__WHAT IS REQUIRED__.
The whole of the data is to be duplicated precisely.
EXERCISE MATERIALS START
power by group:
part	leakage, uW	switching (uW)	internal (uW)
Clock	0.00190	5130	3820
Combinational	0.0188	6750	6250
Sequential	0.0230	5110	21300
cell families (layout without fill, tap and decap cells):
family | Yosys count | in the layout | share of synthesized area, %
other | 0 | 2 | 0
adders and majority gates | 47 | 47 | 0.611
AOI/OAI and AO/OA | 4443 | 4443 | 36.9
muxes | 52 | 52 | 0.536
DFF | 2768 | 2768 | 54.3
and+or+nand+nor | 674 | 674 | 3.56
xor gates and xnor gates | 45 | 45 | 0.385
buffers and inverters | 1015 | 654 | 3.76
EXERCISE MATERIALS END
__ANSWER BOX__.
power by group:
part	leakage, uW	switching (uW)	internal (uW)
Clock	0.00190	5130	3820
Combinational	0.0188	6750	6250
Sequential	0.0230	5110	21300
cell families (layout without fill, tap and decap cells):
family | Yosys count | in the layout | share of synthesized area, %
other | 0 | 2 | 0
adders and majority gates | 47 | 47 | 0.611
AOI/OAI and AO/OA | 4443 | 4443 | 36.9
muxes | 52 | 52 | 0.536
DFF | 2768 | 2768 | 54.3
and+or+nand+nor | 674 | 674 | 3.56
xor gates and xnor gates | 45 | 45 | 0.385
buffers and inverters | 1015 | 654 | 3.76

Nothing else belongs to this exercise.